Pytanie tylko, czy chodzi nam o to, aby mieszkać we wnętrzu komfortowym, przytulnym i ciepłym, czy może w karykaturalnej replice jachtu? Nie jest sztuką zawalenie przestrzeni bibelotami, które kupimy we wszystkich sklepach z pamiątkami, niezależnie czy są one we Włoszech, Francji czy na Rhode Island. Piękne, marynistyczne wnętrze to takie, w którym stawiamy na naturalność i prostotę, nie tandetne świecidełka.

Styl marynistyczny – Pbteen.com
Początkiem i końcem marynistycznego stylu są kolory. Przede wszystkim biel przełamana odcieniami niebieskiego – najlepiej z dominacją głębokiego granatu. Białe mogą być jednak nie tylko ściany czy podłogi ale także meble. Obowiązkowo z bielonego lub lakierowanego drewna. Deski – zarówno z surowego jak i obrobionego drewna stanowią element stylu niemal tak samo obowiązkowy jak choć jeden koc w pasy. Równie dobrze jak podłoga, prezentować będą się na ścianach, sięgając do połowy jej wysokości.
O podstawowych barwach nie zapominamy także wybierając tkaniny – wyłącznie naturalne i w dobrym gatunku. Najlepiej sprawdzą się ciężkie płócienne lub lniane zasłony w pasy oraz delikatna morska pościel czy narzuta na łóżko. Do tego interesujące, ozdobne poduszki i kilka ozdobnych bibelotów – muszli, niewielkich lampionów, butelka ze statkiem w środku, jedna czy dwie nadmorskie akwarele lub mapy. I tyle.
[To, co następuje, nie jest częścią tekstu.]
## src/rtl/y86_pkg.sv

```systemverilog
// Shared Y86 decode constants: instruction codes, status codes and register IDs.
package y86_pkg;

  localparam logic [3:0] I_HALT   = 4'h0;
  localparam logic [3:0] I_NOP    = 4'h1;
  localparam logic [3:0] I_CMOVXX = 4'h2;
  localparam logic [3:0] I_IRMOVL = 4'h3;
  localparam logic [3:0] I_RMMOVL = 4'h4;
  localparam logic [3:0] I_MRMOVL = 4'h5;
  localparam logic [3:0] I_OPL    = 4'h6;
  localparam logic [3:0] I_JXX    = 4'h7;
  localparam logic [3:0] I_CALL   = 4'h8;
  localparam logic [3:0] I_RET    = 4'h9;
  localparam logic [3:0] I_PUSHL  = 4'hA;
  localparam logic [3:0] I_POPL   = 4'hB;

  localparam logic [1:0] STAT_AOK = 2'b00;
  localparam logic [1:0] STAT_HLT = 2'b01;
  localparam logic [1:0] STAT_INS = 2'b10;

  localparam logic [3:0] RNONE        = 4'hF;
  localparam logic [3:0] RESP_DEFAULT = 4'h4;

  typedef enum logic {
    S_RUN     = 1'b0,
    S_HALTED  = 1'b1
  } state_e;

endpackage

```

## src/rtl/id_fields.sv

```systemverilog
// Combinational Y86 field extraction: format, length, validity, valC/valP and destinations.
module id_fields
  import y86_pkg::*;
#(
  parameter int         WORD_W  = 32,
  parameter int         INST_W  = 16 + WORD_W,
  parameter logic [3:0] RESP_ID = RESP_DEFAULT
) (
  input  logic [WORD_W-1:0] pc_i,
  input  logic [INST_W-1:0] inst_i,
  output logic [3:0]        icode_o,
  output logic [3:0]        ifun_o,
  output logic [3:0]        rA_o,
  output logic [3:0]        rB_o,
  output logic [3:0]        dstE_o,
  output logic [3:0]        dstM_o,
  output logic [WORD_W-1:0] valC_o,
  output logic [WORD_W-1:0] valP_o,
  output logic              need_regids_o,
  output logic              need_valC_o,
  output logic [1:0]        stat_o
);

  logic [3:0] icode, ifun, ra, rb;
  logic       valid, need_regids, need_valc;

  always_comb begin
    icode       = inst_i[7:4];
    ifun        = inst_i[3:0];
    need_regids = 1'b0;
    need_valc   = 1'b0;
    valid       = (ifun == 4'h0);
    case (icode)
      I_HALT, I_NOP, I_RET: begin end
      I_CMOVXX: begin need_regids = 1'b1; valid = (ifun <= 4'd6); end
      I_OPL:    begin need_regids = 1'b1; valid = (ifun <= 4'd3); end
      I_PUSHL, I_POPL: need_regids = 1'b1;
      I_IRMOVL, I_RMMOVL, I_MRMOVL: begin need_regids = 1'b1; need_valc = 1'b1; end
      I_JXX:    begin need_valc = 1'b1; valid = (ifun <= 4'd6); end
      I_CALL:   need_valc = 1'b1;
      default:  valid = 1'b0;
    endcase

    ra = need_regids ? inst_i[15:12] : RNONE;
    rb = need_regids ? inst_i[11:8]  : RNONE;

    // Invalid encodings leave a NOP bubble that still carries the INS status.
    icode_o       = I_NOP;
    ifun_o        = 4'h0;
    rA_o          = RNONE;
    rB_o          = RNONE;
    dstE_o        = RNONE;
    dstM_o        = RNONE;
    valC_o        = '0;
    valP_o        = '0;
    need_regids_o = 1'b0;
    need_valC_o   = 1'b0;
    stat_o        = STAT_INS;
    if (valid) begin
      icode_o       = icode;
      ifun_o        = ifun;
      rA_o          = ra;
      rB_o          = rb;
      need_regids_o = need_regids;
      need_valC_o   = need_valc;
      stat_o        = (icode == I_HALT) ? STAT_HLT : STAT_AOK;
      if (need_valc) valC_o = need_regids ? inst_i[16 +: WORD_W] : inst_i[8 +: WORD_W];
      valP_o = pc_i + WORD_W'(1) + WORD_W'(need_regids)
             + (need_valc ? WORD_W'(WORD_W / 8) : '0);
      case (icode)
        I_CMOVXX, I_IRMOVL, I_OPL:       dstE_o = rb;
        I_PUSHL, I_POPL, I_CALL, I_RET:  dstE_o = RESP_ID;
        default:                         dstE_o = RNONE;
      endcase
      if (icode == I_MRMOVL || icode == I_POPL) dstM_o = ra;
    end
  end

endmodule

```

## src/rtl/id_pipe.sv

```systemverilog
// Decode stage register: valid/ready pipeline slot with stall/flush and a sticky halt FSM.
// Handshake: a beat moves when valid and ready are both 1 on a rising edge; valid never waits on ready.
module id_pipe
  import y86_pkg::*;
#(
  parameter int         WORD_W  = 32,
  parameter int         INST_W  = 16 + WORD_W,
  parameter logic [3:0] RESP_ID = RESP_DEFAULT
) (
  input  logic              clk,
  input  logic              rst,
  input  logic [WORD_W-1:0] pc_i,
  input  logic [INST_W-1:0] inst_i,
  input  logic              in_valid,
  output logic              in_ready,
  output logic              out_valid,
  input  logic              out_ready,
  input  logic              stall,
  input  logic              flush,
  output logic [3:0]        icode_o,
  output logic [3:0]        ifun_o,
  output logic [3:0]        rA_o,
  output logic [3:0]        rB_o,
  output logic [3:0]        dstE_o,
  output logic [3:0]        dstM_o,
  output logic [WORD_W-1:0] valC_o,
  output logic [WORD_W-1:0] valP_o,
  output logic              need_regids_o,
  output logic              need_valC_o,
  output logic [1:0]        stat_o,
  output logic              halted_o
);

  localparam int OUT_W = 24 + 2 * WORD_W + 4;
  localparam logic [OUT_W-1:0] BUBBLE =
    {I_NOP, 4'h0, RNONE, RNONE, RNONE, RNONE, {(2 * WORD_W){1'b0}}, 2'b00, STAT_AOK};

  logic [3:0]        d_icode, d_ifun, d_ra, d_rb, d_dste, d_dstm;
  logic [WORD_W-1:0] d_valc, d_valp;
  logic              d_nr, d_nc;
  logic [1:0]        d_stat;
  logic [OUT_W-1:0]  dec, out_q, out_d;
  logic              valid_q, valid_d, xfer;
  state_e            state_q, state_d;

  id_fields #(.WORD_W(WORD_W), .INST_W(INST_W), .RESP_ID(RESP_ID)) u_fields (
    .pc_i          (pc_i),
    .inst_i        (inst_i),
    .icode_o       (d_icode),
    .ifun_o        (d_ifun),
    .rA_o          (d_ra),
    .rB_o          (d_rb),
    .dstE_o        (d_dste),
    .dstM_o        (d_dstm),
    .valC_o        (d_valc),
    .valP_o        (d_valp),
    .need_regids_o (d_nr),
    .need_valC_o   (d_nc),
    .stat_o        (d_stat)
  );

  assign dec      = {d_icode, d_ifun, d_ra, d_rb, d_dste, d_dstm, d_valc, d_valp, d_nr, d_nc, d_stat};
  assign in_ready = (state_q == S_RUN) && !stall && !flush && (!valid_q || out_ready);
  assign xfer     = in_valid && in_ready;

  always_comb begin
    out_d   = out_q;
    valid_d = valid_q;
    state_d = state_q;
    if (flush) begin
      valid_d = 1'b0;
      out_d   = BUBBLE;
    end else if (!stall) begin
      if (xfer) begin
        valid_d = 1'b1;
        out_d   = dec;
      end else if (valid_q && out_ready) begin
        valid_d = 1'b0;
        out_d   = BUBBLE;
      end
    end
    // Once HLT or INS is accepted nothing else may enter until reset.
    if (xfer && d_stat != STAT_AOK) state_d = S_HALTED;
  end

  always_ff @(posedge clk or negedge rst) begin
    if (!rst) begin
      state_q <= S_RUN;
      valid_q <= 1'b0;
      out_q   <= BUBBLE;
    end else begin
      state_q <= state_d;
      valid_q <= valid_d;
      out_q   <= out_d;
    end
  end

  assign {icode_o, ifun_o, rA_o, rB_o, dstE_o, dstM_o, valC_o, valP_o,
          need_regids_o, need_valC_o, stat_o} = out_q;
  assign out_valid = valid_q;
  assign halted_o  = (state_q == S_HALTED);

endmodule
```

## config.mk

```make
export PLATFORM = sky130hd
export DESIGN_NAME = id_pipe
export DESIGN_NICKNAME = d
export VERILOG_FILES = /design/src/rtl/y86_pkg.sv /design/src/rtl/id_fields.sv /design/src/rtl/id_pipe.sv
export SDC_FILE = /design/constraint.sdc
export NUM_CORES = 1
export LEC_CHECK = 0
export BUFFER_PORTS_ARGS = -buffer_cell sky130_fd_sc_hd__buf_2
export CAP_MARGIN = 15
export CORE_ASPECT_RATIO = 1.75
export CORE_MARGIN = 4
export CORE_UTILIZATION = 34
export CTS_CLUSTER_SIZE = 10
export DETAILED_ROUTE_END_ITERATION = 6
export HOLD_SLACK_MARGIN = 0.05
export PLACE_DENSITY_LB_ADDON = 0.05
export SLEW_MARGIN = 25
export SYNTH_ARGS = -nofsm -noshare
export SYNTH_HDL_FRONTEND = slang
export SYNTH_SLANG_ARGS = --single-unit
```

## constraint.sdc

```tcl
create_clock -name clk -period 2.63 [get_ports clk]
set_clock_uncertainty 0.2 [all_clocks]
set_input_delay 0.526 -clock clk [delete_from_list [all_inputs] [get_ports clk]]
set_output_delay 0.526 -clock clk [all_outputs]
set_load 0.01 [all_outputs]
```

# Word level (Yosys, flattened, before mapping)
# Cells that the tools add are included.
# Widths: inputs -> output; s select.
# totals
output_inout_bits	95
elab_cells	73
in_bits	86
ff_bits	94
# op_classes
n_reduce_logical	22
n_bitwise	1
eq_ne	12
magnitude_cmp	2
add_sub_neg	3
mux	30
# ops
op	n
$mux 92	4
$mux 32	4
$mux 4	9
$add 32x1->32	1
$add 32x1->32 const B	1
$add 32x32->32	1
$eq 4x3->1 const B	4
$eq 4x4->1 const B	4
$mux 1	9
$reduce_or 9->1	1
$eq 4x2->1 const B	2
$logic_not 4->1	2
$pmux 4 s2	1
$reduce_or 7->1	1
$logic_and 1x1->1	6
$reduce_or 5->1	1
$eq 4x1->1 const B	1
$le 4x2->1 const B	1
$le 4x3->1 const B	1
$reduce_or 4->1	1
$logic_not 1->1	3
$mux 3	1
$pmux 1 s3	1
$reduce_bool 3->1	1
8 further kinds	9

# Logic depth before layout (Yosys ltp)
# Gate-level depths: netlist (run 1).
# depth
depth_word	9
mapped_depth	12
mapped_depth_nobuf	10

# By module
# From an unflattened synthesis (run 1), not the netlist that was laid out.
# hier_totals
cells_unflattened	536
area_unflattened_um2	5146.2
# by_module_without_submodules
module	instances	area_each_um2	seq_area_each_um2	cells_each
id_pipe	1	3398.3	2373.5	220
id_fields	1	1747.9	0.0	316

# Worst setup path after synthesis (run 1)
# No wires, ideal clock.
# synth_path
path_kind	input to register
from	input inst_i[6]
to	register out_q[24]
n_path_buf	2
stages	11
setup_time_ns	0.133
path_slack_ns	-0.367
t_required_ns	2.297
arrival_time_ns	2.663
path_cell_list	clkbuf_1 -> mux2i_2 -> buf_2 -> ha_1 -> inv_1 -> ha_1 -> a21o_1 -> and4_1 -> nand4_1 -> xor2_1 -> o21ai_0
# synth_via
elab_chain_cells	9
word_cells_on_any_way	26
cone_classes	2 x add/sub; 11 x eq/ne; 8 x mux; 5 x reduce/logical
# synth_rtl
item	line_no	rtl
start, declared	id_pipe.sv:13	input logic [INST_W-1:0] inst_i,
$eq 4x3->1, or another cell as far along	id_fields.sv:33	case (icode)
$reduce_or 7->1 (no line) or $reduce_or 5->1 (tied branches)	n/a	
$mux 1	id_fields.sv:33	
$add 32x1->32 or $mux 3 (tied branches)	id_fields.sv:68, id_fields.sv:69	
$add 32x32->32	id_fields.sv:69	+ (need_valc ? WORD_W'(WORD_W / 8) : '0);
$mux 32 *	id_fields.sv:59	if (valid) begin
$mux 92 *	id_pipe.sv:74	if (xfer) begin
$mux 92 *	id_pipe.sv:73	end else if (!stall) begin
$mux 92 *	id_pipe.sv:70	if (flush) begin
end signal, assigned	id_pipe.sv:94	out_q <= out_d;
end, declared	id_pipe.sv:42	logic [OUT_W-1:0] dec, out_q, out_d;
# Every way passes the cells marked *; elsewhere a longest branch is shown, timed or not. The select of a mux whose other input is x is not followed.
# A chain may end at the register's enable or synchronous reset.

# Final worst setup path (run 1)
# layout_path
from	input inst_i[7]
to	register out_q[29]
# The elaborated chain is that of the path after synthesis.

==> flow_metrics.py, run 1 <==
metrics = {
    "clocking": {
        "clock_sinks": 94,
        "cts_buffers": 9,
        "tritoncts": "built",
        "clk-insertion-delay-late_ns": 0.34,
        "clockRootBuffer": "clkbuf_16",
        "cts.clk_slew.worst_paths_ns": 0.08,
        "post_cts_buffers": 0,
        "clock_path_buffers": 2,
        "htree_levels": 3,
    },
    "placed_design": {
        "dp_hpwl_um": 11120,
        "numPortBuffers": 180,
        "place_congestion": 0.9101,
        "place_inst": 810,
    },
    "die": {
        "core_area_sq_um": 13080,
        "rows": 55,
        "die_x_um": 95.73,
        "initial_utilization_pct": 35.02,
        "dieArea_sq_um": 15460,
        "die_y_um": 161.5,
        "ios": 181,
    },
    "critical_path": {
        "worstSetupStartpointType": "input pin",
        "crit_arrival_ns": 2.42,
        "crit_type": "input pin to flip-flop",
        "crit_fanout": 5,
        "cp.required_ns": 2.65,
        "slowest_stage": "ha_1",
        "path_cells": "buf_2 -> nand2b_1 -> o21a_1 -> o22ai_2 -> ha_1 -> and3b_1 -> o2111ai_1 -> nor4_2 -> buf_4 -> xnor2_1 -> o21ai_0",
        "r2r_start": "halted_o",
        "regToRegSetupSlack_ns": 0.49,
        "startpoint": "inst_i[7]",
        "critPathMaxStageDelay_ns": 0.33,
        "end_kind": "flip-flop",
    },
    "pwr": {
        "p_per_area_nw_per_um2": 525.2,
        "leakagePower_nw": 3.095,
        "peakVddDrop_v": 0.0003071,
        "p_sw_mw": 0.8343,
        "clockPowerShare_pct": 42.2,
        "internal-power_mw": 2.439,
        "seqPwrFrac_pct": 44.9,
        "comb_power_share_pct": 12.9,
        "netSwitchingFraction_pct": 25.49,
    },
    "routing": {
        "final_antenna_net_count": 0,
        "route.detailed.drc": 0,
        "vias_per_cell": 5.040,
        "routed_wl_um": 14520,
        "vias": 4168,
        "drt_iter0_markers": 117,
        "wire_per_inst_um": 17.55,
        "drt-pass1-iter-count": 4,
    },
    "layout": {
        "area_growth_pct": 36.09,
        "instances_no_fill": 827,
        "final_cell_mix": "buf_2, nand2_1, dfrtp_1",
        "final_common_cell": "buf_2",
        "antenna_cells": 0,
        "layout-drive-gt1-share_pct": 38.41,
        "layout.nets": 741,
    },
    "synthesis": {
        "avgSynthCellArea_sq_um": 9.977,
        "synth.cell_area_sq_um": 4579,
        "synth_area_leaders": "dfrtp_1, dfstp_2, mux2i_1, nand2_1, o21ai_0",
        "synth_top_area_share_pct": 42.08,
        "yosysWarnings": 0,
        "yosys_register_bits": 94,
        "synth_enable_flop_cells": 0,
        "synth_top_flop_cell": "dfrtp_1",
        "yosysTopAreaCell": "dfrtp_1",
        "synthArstFlopShare_pct": 100.0,
        "syn_inst": 459,
        "synth_cell_types": 42,
        "syn-num-nets": 549,
        "yosysSeqAreaShare_pct": 51.83,
    },
    "worst_hold_path": {
        "hold_class": "input pin to flip-flop",
        "hp-start": "inst_i[1]",
    },
    "job": {
        "drv_cap": 0,
    },
    "timing": {
        "rsz0062_at_grt": "no",
        "slew_headroom_pct": 63.25,
        "min_period_ns": 2.402,
        "hold_viol": 0,
        "finalSetupViolCount": 0,
        "drv_slew": 0,
        "fmax_ghz": 0.4163,
        "finalCritPeriodShare_pct": 91.33,
        "hold-worst-slack_ns": 0.2458,
        "worstMarginPinSlew_ns": 0.5512,
        "fin_setup_tns_ns": 0,
    },
    "run_status": {
        "status": "complete, no violations",
    },
    "global_routing": {
        "grt_pass1_vias": 4294,
        "antenna_found_initial": 0,
        "grt_pass1_wl_um": 22770,
        "grt_max_degree": 77,
        "grt_overflow": 0,
        "grtUsageTotal_pct": 19.10,
    },
}
[per-layer routing]
layer,share of wire (%),wire [um],global-route usage [%],vias to the layer above
li1,-,-,-,2014
met1,37,5438,21.63,1997
met2,54,7882,34.27,138
met3,5.9,860,4.567,19
met4,2.3,334,6.347,0
met5,0,0,0,-
[final timing paths]
kind	endpoint	depth (start not counted)
max in group asynchronous	out_q[25]	3
worst max register to register	out_q[81]	7
worst min register to register	out_q[9]	2
worst max-delay path	out_q[29]	11
min in group asynchronous	out_q[49]	2
worst min-delay path	out_q[85]	2
[through the flow]
step	util (%)	instance area [sq um]	setup WS (ns)	total power [mW]
2_1_floorplan	-	4629	-0.01399	1.696
3_3_place_gp	45.08	5894	-0.1998	1.919
3_5_place_dp	45.08	5894	-0.2431	1.923
4_1_cts	47.57	6220	0.1227	3.324
5_1_grt	47.67	6232	0.04769	3.441
6_report	47.67	6232	0.2281	3.273
[cells in the mapped netlist (6+ instances only)]
library cell  number
clkbuf_1          21
buf_2              7
o22a_1            13
nor2_1             8
nand4_1            9
nor4_1             8
xor2_1            14
xnor2_1           16
o21ai_0           61
dfstp_2           17
a22o_1             7
nor3_1             6
nand2_1           84
nand3_1           12
dfrtp_1           77
and4_1             6
o21ai_1            9
mux2i_1           33
[registers in the layout, summed over array words and instances (netlist names)]
| register | count |
|---|---|
| halted_o | 1 |
| out_valid | 1 |
| out_q | 92 |
[worst max-delay path, delay by kind of cell]
kind	cells	cell delay [ns]
compound gates	4	0.45
xor+xnor	1	0.10
fa+ha+maj	1	0.33
buf+inv	2	0.33
simple gates	3	0.68
[cell type report]
type	instances	area (sq um)
inverter	2	7.507
tap	171	214.0
sequential	94	2374
clock inverter	5	61.31
clock buffer	11	254.0
timing repair buffer	210	1194
fill	1308	6843
multi-input combinational	334	2128
[kinds of logic (layout without fill, tap and decap cells)]
logic type	Yosys count	after routing	synth area share [%]
multiplexers	34	34	7.514
XOR/XNOR	30	30	5.738
flip-flops	94	94	51.83
adder cells (fa/ha/maj)	4	4	1.093
AND/OR/NAND/NOR	155	155	16.26
AO/OA/AOI/OAI	111	111	14.84
buffers and inverters	31	228	2.732
[timing repair]
action                     CTS  global route
gates resized for setup      0             2
setup endpoints to repair    0             2
hold endpoints to repair    16             0
hold buffers                 1             0
[power groups by stage]
| stage | sequential [mW] | clock, mW | combinational [mW] |
|---|---|---|---|
| global route | 1.47 | 1.50 | 0.466 |
| CTS | 1.47 | 1.43 | 0.429 |
| global placement | 1.50 | 0 | 0.423 |
| finish | 1.47 | 1.38 | 0.422 |
| detailed placement | 1.50 | 0 | 0.427 |
| floorplan | 1.50 | 0 | 0.196 |
(Power assumes the default switching activity.)
==> inputs of run 2 (changes only) <==
--- a/config.mk
+++ b/config.mk
@@ -9,7 +9,7 @@
 export CAP_MARGIN = 15
 export CORE_ASPECT_RATIO = 1.75
 export CORE_MARGIN = 4
-export CORE_UTILIZATION = 34
+export CORE_UTILIZATION = 45
 export CTS_CLUSTER_SIZE = 10
 export DETAILED_ROUTE_END_ITERATION = 6
 export HOLD_SLACK_MARGIN = 0.05
==> run 2 against run 1 <==
- utilization rose by 14 points
- flip-flop and latch count is the same
- first-iteration DRC count decreased by 2.6%
- setup slack got worse by 0.029 ns
- sequential power hardly changed
- global-route usage is 4.1 points higher
- wire length decreased by 5.8%
- combinational power barely moved
- cell area is 1.6% lower
- hold slack got worse by 0.0012 ns
- register-to-register slack got worse by 0.04 ns
- sequential share of layout area rose by 0.62 points
- critical path type unchanged
- largest cell class unchanged
==> flow_metrics.py, run 2 (same netlist as run 1, synthesis figures left out) <==
metrics = {
    "run_status": {
        "status": "complete, no violations",
    },
    "pwr": {
        "seqPwrFrac_pct": 44.6,
        "comb_power_share_pct": 12.9,
        "internal-power_mw": 2.475,
        "p_sw_mw": 0.8152,
        "leakagePower_nw": 3.075,
        "p_per_area_nw_per_um2": 536.5,
        "netSwitchingFraction_pct": 24.78,
        "peakVddDrop_v": 0.0003375,
        "clockPowerShare_pct": 42.4,
    },
    "routing": {
        "vias": 4244,
        "wire_per_inst_um": 17.58,
        "drt_iter0_markers": 114,
        "vias_per_cell": 5.455,
        "route.detailed.drc": 0,
        "drt-pass1-iter-count": 4,
        "routed_wl_um": 13670,
        "final_antenna_net_count": 0,
    },
    "job": {
        "drv_cap": 0,
    },
    "die": {
        "ios": 181,
        "rows": 48,
        "dieArea_sq_um": 11920,
        "initial_utilization_pct": 46.21,
        "die_x_um": 84.26,
        "die_y_um": 141.5,
        "core_area_sq_um": 9910,
    },
    "global_routing": {
        "grt_max_degree": 46,
        "grtUsageTotal_pct": 23.21,
        "antenna_found_initial": 0,
        "grt_pass1_vias": 4302,
        "grt_overflow": 0,
        "grt_pass1_wl_um": 21960,
    },
    "timing": {
        "slew_headroom_pct": 62.41,
        "fmax_ghz": 0.4114,
        "finalCritPeriodShare_pct": 92.42,
        "fin_setup_tns_ns": 0,
        "hold-worst-slack_ns": 0.2446,
        "drv_slew": 0,
        "finalSetupViolCount": 0,
        "rsz0062_at_grt": "no",
        "min_period_ns": 2.431,
        "hold_viol": 0,
        "worstMarginPinSlew_ns": 0.5587,
    },
    "layout": {
        "instances_no_fill": 778,
        "largest_register_ff_count": 92,
        "antenna_cells": 0,
        "layout-drive-gt1-share_pct": 37.83,
        "top_register": "out_q",
        "multiInputGateArea_sq_um": 2116,
        "final_cell_mix": "buf_2, nand2_1, dfrtp_1",
        "area_growth_pct": 33.91,
        "nFillCells": 913,
        "regArea_sq_um": 2374,
        "layout.nets": 738,
        "final_common_cell": "buf_2",
    },
    "critical_path": {
        "path_cells": "buf_2 -> nand2b_1 -> o21a_1 -> o22ai_2 -> ha_1 -> and3b_1 -> o211ai_1 -> nor4_1 -> xnor2_1 -> o21ai_0",
        "cp.required_ns": 2.64,
        "slowest_stage": "nor4_1",
        "critPathMaxStageDelay_ns": 0.39,
        "crit_fanout": 5,
        "crit_arrival_ns": 2.44,
        "end_kind": "flip-flop",
        "crit_type": "input pin to flip-flop",
        "worstSetupStartpointType": "input pin",
    },
    "clocking": {
        "clk-insertion-delay-late_ns": 0.33,
        "ctsResizeCount": 0,
        "clock_sinks": 94,
        "htree_levels": 3,
        "clock_path_buffers": 2,
        "cts.clk_slew.worst_paths_ns": 0.06,
        "cts_hold_buffers": 1,
        "cts_buffers": 9,
        "post_cts_buffers": 0,
        "tritoncts": "built",
        "clockRootBuffer": "clkbuf_16",
    },
    "worst_hold_path": {
        "hold_class": "input pin to flip-flop",
    },
    "placed_design": {
        "place_inst": 761,
        "place_congestion": 0.9248,
        "numPortBuffers": 180,
        "dp_hpwl_um": 10660,
    },
}
run 2: cell types whose count changed in the layout (fill, tap and decap cells not counted), sizes merged:
cell | before | now
inv | 5 | 4
clkinv | 1 | 3
buf | 209 | 206
bufinv | 1 | 2
clkbuf | 11 | 9
run 2: metrics by stage:
stage	power [mW]	setup slack (ns)	utilization, %	cell area (sq um)
after floorplan	1.696	-0.01399	-	4629
after global placement	1.915	-0.07267	58.55	5802
after global routing	3.413	0.05110	61.88	6132
after CTS	3.324	0.2138	61.88	6132
after detailed placement	1.921	-0.1651	58.55	5802
final	3.290	0.1992	61.88	6132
To w zupełności wystarczy, aby mieszkanie wyglądało świeżo i stylowo.
Jeśli jednak koniecznie chcemy przestrzeń zamienić w imitację statku, lepiej zróbmy to w domku letniskowym, niż willi na przedmieściach czy starej kamienicy w centrum. Tam przynajmniej nie będzie wyglądać śmiesznie.